Directions: From the entries that follow, copy each line containing the word "register".

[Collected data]
----

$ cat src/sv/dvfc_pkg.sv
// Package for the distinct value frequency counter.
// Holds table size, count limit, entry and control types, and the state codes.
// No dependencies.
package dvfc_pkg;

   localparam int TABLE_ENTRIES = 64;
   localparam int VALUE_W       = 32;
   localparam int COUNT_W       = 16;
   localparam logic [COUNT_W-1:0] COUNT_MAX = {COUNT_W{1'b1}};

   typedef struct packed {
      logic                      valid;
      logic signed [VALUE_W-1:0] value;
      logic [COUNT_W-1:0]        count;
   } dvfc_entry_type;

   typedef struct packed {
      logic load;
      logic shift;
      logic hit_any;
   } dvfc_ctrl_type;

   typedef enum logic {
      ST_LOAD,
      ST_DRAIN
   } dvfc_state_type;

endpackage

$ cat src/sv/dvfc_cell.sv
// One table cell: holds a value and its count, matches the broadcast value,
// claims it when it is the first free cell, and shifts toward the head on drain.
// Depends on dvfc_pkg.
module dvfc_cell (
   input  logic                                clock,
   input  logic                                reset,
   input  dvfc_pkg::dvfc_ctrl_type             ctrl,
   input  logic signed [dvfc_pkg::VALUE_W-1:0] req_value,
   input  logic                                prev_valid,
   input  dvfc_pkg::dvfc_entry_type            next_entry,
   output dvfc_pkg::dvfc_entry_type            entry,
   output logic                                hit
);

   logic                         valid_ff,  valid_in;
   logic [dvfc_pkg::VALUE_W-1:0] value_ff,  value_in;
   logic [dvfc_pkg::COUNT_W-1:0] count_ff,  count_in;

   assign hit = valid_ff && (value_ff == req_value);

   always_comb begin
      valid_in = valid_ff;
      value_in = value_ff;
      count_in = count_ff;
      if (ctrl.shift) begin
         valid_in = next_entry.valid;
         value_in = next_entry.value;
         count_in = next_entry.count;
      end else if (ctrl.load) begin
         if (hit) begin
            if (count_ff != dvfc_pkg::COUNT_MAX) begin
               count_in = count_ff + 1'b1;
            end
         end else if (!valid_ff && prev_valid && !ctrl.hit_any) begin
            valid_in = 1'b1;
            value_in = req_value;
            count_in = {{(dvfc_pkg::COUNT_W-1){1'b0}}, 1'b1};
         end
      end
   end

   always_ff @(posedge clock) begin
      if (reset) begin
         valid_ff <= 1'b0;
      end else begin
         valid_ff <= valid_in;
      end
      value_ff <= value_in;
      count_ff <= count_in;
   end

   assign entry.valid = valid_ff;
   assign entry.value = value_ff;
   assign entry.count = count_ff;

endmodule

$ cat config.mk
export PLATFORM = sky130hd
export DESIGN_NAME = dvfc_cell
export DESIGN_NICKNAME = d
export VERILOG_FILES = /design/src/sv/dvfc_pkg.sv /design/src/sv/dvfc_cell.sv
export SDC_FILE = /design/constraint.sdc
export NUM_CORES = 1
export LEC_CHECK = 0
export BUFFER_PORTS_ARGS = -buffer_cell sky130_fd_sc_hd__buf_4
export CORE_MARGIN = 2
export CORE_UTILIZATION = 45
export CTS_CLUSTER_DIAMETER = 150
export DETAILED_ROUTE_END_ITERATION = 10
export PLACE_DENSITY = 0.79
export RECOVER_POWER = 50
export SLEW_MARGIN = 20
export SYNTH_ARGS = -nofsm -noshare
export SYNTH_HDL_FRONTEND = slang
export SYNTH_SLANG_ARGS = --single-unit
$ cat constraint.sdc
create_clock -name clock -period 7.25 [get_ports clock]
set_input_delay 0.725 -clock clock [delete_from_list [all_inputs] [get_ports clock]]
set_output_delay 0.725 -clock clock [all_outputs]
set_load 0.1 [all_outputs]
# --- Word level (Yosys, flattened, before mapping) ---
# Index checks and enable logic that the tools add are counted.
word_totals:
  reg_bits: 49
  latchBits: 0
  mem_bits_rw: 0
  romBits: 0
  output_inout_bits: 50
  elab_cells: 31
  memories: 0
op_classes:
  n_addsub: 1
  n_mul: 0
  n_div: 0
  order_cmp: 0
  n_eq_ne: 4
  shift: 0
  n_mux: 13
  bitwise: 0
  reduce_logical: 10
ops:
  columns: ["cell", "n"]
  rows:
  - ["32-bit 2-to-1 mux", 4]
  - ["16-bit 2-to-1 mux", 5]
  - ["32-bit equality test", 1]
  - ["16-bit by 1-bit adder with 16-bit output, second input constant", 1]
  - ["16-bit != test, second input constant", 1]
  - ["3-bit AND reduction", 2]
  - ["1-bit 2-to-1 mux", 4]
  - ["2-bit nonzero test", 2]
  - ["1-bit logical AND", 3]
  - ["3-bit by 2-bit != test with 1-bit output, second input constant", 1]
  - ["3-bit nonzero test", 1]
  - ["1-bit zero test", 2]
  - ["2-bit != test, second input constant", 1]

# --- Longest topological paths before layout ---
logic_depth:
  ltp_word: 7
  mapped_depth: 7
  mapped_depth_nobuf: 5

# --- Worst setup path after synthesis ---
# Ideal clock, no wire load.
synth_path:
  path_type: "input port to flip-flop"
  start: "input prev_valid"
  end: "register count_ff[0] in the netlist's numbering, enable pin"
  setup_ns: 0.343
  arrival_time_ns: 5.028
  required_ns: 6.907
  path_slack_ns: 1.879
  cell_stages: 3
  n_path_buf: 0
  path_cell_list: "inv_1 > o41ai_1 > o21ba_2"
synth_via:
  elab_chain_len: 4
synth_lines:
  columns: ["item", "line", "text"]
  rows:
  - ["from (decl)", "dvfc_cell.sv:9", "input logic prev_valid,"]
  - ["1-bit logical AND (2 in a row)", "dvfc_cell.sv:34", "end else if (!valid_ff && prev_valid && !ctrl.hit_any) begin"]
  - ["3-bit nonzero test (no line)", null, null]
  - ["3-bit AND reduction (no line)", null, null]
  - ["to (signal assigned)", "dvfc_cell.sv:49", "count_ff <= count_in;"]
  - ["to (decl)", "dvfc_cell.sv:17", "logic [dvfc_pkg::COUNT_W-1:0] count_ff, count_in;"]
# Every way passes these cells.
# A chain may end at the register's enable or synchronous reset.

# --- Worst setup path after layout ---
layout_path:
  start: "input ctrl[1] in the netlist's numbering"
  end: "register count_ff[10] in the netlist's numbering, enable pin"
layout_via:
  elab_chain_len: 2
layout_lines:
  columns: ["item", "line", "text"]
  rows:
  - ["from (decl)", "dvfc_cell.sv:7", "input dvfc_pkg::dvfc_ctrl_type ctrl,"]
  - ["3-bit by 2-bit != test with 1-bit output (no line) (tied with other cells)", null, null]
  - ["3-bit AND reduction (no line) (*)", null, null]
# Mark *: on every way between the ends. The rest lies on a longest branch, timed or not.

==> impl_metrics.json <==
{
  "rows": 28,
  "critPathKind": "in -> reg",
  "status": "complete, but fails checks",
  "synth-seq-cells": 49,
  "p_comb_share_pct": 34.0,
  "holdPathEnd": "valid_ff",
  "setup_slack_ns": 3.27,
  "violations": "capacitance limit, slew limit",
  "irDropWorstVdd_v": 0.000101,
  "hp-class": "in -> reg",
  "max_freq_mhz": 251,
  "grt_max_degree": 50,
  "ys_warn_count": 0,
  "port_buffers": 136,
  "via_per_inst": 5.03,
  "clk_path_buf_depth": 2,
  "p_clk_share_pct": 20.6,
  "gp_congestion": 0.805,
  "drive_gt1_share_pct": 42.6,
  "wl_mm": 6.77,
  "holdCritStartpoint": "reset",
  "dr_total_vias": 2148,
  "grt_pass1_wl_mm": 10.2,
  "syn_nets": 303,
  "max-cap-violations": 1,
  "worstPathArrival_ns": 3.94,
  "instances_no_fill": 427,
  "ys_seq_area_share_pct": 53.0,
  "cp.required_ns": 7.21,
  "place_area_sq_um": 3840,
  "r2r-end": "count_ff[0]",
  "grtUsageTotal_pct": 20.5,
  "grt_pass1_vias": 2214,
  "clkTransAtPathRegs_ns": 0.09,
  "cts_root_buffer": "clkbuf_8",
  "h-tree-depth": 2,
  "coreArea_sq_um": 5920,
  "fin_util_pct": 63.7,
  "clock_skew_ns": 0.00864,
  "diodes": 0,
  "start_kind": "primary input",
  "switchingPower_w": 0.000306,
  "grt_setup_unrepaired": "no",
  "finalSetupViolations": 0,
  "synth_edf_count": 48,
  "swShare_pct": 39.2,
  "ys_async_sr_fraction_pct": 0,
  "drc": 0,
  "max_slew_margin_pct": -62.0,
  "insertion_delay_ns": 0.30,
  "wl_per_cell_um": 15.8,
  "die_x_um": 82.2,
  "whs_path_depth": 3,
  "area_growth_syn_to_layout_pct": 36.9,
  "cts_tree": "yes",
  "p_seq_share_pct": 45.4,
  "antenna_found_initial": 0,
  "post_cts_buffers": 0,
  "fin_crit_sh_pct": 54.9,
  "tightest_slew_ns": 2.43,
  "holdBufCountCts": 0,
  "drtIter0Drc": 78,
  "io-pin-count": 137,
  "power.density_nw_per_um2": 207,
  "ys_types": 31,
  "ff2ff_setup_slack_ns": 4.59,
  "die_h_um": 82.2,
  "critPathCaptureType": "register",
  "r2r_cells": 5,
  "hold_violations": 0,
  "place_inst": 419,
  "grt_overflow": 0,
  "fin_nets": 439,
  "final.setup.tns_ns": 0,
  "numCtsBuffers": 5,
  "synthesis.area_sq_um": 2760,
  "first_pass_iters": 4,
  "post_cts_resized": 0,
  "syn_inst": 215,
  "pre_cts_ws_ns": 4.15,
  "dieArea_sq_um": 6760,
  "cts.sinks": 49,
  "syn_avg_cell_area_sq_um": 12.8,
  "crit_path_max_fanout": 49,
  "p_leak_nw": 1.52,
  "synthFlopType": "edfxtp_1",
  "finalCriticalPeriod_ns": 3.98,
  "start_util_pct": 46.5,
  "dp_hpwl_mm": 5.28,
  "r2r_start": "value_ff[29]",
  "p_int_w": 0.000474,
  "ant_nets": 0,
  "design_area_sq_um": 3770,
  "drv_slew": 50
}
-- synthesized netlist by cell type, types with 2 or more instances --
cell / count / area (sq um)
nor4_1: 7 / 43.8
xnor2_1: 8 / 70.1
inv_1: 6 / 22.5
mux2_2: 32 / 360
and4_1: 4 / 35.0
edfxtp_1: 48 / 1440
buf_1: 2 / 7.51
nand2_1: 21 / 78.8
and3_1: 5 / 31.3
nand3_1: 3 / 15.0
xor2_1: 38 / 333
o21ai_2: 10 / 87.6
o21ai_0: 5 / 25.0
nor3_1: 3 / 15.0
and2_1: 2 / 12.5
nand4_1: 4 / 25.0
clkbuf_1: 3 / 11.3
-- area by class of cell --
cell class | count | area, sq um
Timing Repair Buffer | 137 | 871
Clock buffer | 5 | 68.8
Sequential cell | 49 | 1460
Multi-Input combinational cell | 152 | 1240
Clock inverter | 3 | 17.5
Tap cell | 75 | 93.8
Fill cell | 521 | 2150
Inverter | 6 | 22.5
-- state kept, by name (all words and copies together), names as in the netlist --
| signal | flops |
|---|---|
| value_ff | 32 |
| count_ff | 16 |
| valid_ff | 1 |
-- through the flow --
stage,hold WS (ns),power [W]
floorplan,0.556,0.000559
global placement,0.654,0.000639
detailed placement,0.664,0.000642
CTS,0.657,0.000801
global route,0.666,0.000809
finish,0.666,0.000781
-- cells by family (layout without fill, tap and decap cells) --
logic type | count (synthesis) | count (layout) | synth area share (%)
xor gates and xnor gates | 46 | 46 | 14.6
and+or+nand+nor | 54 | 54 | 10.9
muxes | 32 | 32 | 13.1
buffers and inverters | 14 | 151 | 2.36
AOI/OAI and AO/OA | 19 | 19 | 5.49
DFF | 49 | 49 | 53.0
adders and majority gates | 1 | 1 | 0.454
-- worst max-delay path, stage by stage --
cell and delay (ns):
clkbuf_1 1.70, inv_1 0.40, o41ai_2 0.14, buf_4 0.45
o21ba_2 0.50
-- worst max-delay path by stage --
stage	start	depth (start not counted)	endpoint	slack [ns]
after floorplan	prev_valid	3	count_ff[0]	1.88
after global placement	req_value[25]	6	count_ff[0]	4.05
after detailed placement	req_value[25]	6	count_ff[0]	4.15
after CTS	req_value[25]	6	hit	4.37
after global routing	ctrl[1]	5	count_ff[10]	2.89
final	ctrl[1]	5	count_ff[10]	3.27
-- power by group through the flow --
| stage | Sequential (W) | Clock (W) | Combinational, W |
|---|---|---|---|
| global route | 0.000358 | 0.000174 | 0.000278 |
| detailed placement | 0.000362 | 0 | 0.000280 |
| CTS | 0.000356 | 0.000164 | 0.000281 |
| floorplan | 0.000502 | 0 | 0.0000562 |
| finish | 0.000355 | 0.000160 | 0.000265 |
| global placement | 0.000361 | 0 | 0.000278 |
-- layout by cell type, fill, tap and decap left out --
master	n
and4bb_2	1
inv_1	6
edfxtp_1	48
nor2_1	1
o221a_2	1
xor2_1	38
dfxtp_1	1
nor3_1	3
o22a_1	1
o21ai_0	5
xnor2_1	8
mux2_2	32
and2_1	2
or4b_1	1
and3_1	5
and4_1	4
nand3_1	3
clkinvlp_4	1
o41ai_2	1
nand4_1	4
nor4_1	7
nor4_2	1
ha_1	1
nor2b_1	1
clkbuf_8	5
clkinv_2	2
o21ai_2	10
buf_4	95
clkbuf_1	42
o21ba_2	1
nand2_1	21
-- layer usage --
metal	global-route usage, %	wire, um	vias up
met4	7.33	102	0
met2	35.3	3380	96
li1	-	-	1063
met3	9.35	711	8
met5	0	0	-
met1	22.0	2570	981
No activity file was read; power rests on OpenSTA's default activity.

----

Answer section:
  end: "register count_ff[0] in the netlist's numbering, enable pin"
# A chain may end at the register's enable or synchronous reset.
  end: "register count_ff[10] in the netlist's numbering, enable pin"
  "critPathCaptureType": "register",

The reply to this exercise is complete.